It is abundantly clear that Canadian security services are acutely sensitive to the disclosure of intelligence shared by allied services. Intelligence is shared pursuant to originator control expectations and understandings that strictly regiment what happens to that shared information. Specifically, they limit who can see it and where it can travel.
To be clear, these controls are not imposed simply where disclosure of this information would actually be prejudicial to national security in any direct way. I imagine that often it would be. Sometimes it might not be -- the communication is routine or banal. So when states like Canada anxiously guard originator control, it is not always about the direct content of the information. Instead, what is being honored is the expectations of the sharing service. If those expectations are dashed, allied relations are impaired.
I have voiced concern in the past about the breadth of originator control. In it most acute form, I fear a mosaic of intelligence services, each persuading their national courts that the good name of the service in the intelligence community depends on tender assessments of intelligence-sharing practices. Intelligence sharing thereby becomes a zone of relative impunity.

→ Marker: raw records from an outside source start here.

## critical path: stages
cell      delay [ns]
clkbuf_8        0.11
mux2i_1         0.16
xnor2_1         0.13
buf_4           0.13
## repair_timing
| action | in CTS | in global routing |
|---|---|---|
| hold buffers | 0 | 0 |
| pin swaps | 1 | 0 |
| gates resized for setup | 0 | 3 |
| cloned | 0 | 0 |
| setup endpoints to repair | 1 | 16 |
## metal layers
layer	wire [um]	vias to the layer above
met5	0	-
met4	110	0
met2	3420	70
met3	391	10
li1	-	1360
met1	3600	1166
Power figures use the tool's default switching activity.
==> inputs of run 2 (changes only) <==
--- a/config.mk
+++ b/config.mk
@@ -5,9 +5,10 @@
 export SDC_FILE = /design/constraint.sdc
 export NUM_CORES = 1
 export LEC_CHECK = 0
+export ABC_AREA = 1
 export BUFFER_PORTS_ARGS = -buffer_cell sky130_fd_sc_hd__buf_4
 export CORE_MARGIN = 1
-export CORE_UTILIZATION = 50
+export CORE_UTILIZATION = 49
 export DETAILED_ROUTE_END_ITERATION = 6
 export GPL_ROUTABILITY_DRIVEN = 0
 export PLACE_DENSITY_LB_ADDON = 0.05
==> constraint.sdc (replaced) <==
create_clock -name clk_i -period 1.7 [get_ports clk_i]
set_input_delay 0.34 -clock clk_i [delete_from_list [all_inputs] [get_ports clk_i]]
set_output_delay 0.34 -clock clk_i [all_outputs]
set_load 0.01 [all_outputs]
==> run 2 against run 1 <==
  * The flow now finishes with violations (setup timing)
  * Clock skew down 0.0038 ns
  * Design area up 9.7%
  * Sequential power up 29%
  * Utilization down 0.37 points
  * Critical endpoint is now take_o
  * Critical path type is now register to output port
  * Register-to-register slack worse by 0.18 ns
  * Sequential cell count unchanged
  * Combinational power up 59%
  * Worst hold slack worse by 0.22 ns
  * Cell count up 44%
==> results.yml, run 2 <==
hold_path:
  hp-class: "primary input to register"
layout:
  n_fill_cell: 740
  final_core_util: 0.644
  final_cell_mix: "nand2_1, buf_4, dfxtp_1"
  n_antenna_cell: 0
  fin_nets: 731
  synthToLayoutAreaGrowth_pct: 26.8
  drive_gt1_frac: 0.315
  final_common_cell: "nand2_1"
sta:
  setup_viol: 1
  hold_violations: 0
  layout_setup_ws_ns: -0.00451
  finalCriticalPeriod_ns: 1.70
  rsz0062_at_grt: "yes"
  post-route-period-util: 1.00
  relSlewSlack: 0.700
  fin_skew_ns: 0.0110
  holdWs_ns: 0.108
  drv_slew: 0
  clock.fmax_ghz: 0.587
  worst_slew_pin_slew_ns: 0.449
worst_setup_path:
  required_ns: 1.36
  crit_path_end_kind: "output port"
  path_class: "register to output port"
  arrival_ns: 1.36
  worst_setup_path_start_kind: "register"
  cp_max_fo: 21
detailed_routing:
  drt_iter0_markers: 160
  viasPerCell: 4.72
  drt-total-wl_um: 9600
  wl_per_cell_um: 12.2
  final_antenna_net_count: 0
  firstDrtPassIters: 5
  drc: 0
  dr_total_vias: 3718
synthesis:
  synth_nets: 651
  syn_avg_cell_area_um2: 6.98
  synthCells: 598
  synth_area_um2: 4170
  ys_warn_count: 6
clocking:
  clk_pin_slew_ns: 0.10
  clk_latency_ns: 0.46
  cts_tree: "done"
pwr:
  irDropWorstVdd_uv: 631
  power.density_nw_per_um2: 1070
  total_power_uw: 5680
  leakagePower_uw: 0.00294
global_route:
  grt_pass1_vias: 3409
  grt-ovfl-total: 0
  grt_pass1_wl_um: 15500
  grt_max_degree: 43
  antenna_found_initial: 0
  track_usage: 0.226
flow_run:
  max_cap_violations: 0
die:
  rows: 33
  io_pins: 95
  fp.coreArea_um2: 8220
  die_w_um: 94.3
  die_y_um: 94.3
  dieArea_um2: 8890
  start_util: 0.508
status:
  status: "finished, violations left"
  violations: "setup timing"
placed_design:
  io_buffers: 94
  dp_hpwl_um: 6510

In voicing this preoccupation, I am not implying a conscious conspiracy, but rather an uncritical application of a cardinal principle that could produce a beggar thy neighbour degradation of accountability. There is something disturbing about like-minded countries with similar due process traditions protecting the banal shared intelligence of other such states, all doing so simultaneously in a sort of circular fashion. I have heard some defence lawyers with strong views on excessive claims to government secrecy call this phenomenon "intelligence laundering".
For their part, courts clearly have struggled with the concept of originator control, as witnessed most dramatically in the Binyan Mohamed case.
And since I come from a tradition wary of government secrecy, I too often look for chinks in government claims in this area.
And so I was struck this past week by a contrast. On the one hand, in security certificate cases and elsewhere, the government claims serious adverse effects where originator control is disregarded, to the point that it fears even going back to allied agencies to ask for a (voluntary) relaxation of the control strictures. The fear is that even asking for this rollback sends the wrong message about reliability.
And yet, this last week we had statements from the minister of public safety suggesting that there were no pernicious consequences to Canada's intelligence relationships from a spying scandal in which a naval officer passed on entire thumb drives worth of allied secrets to the Russians.
On its face, this latest position is very difficult to reconcile with the government's traditional claims in security certificate cases. Recall that in the latter, we are discussing controlled, court-supervised disclosure in cases in which people might be deported to torture.
However, in speaking to those better versed in these things than I am and in parsing Minister Toews statement, there may be one key reason for this apparent incongruity: the intelligence community is more sensitive about systemic erosion of originator control than it is with the occasional, one-off, high profile spy case.
Everyone has their occasional traitors. More difficult to continence for security services is everyone having courts like the one in the Binyam Mohamed case.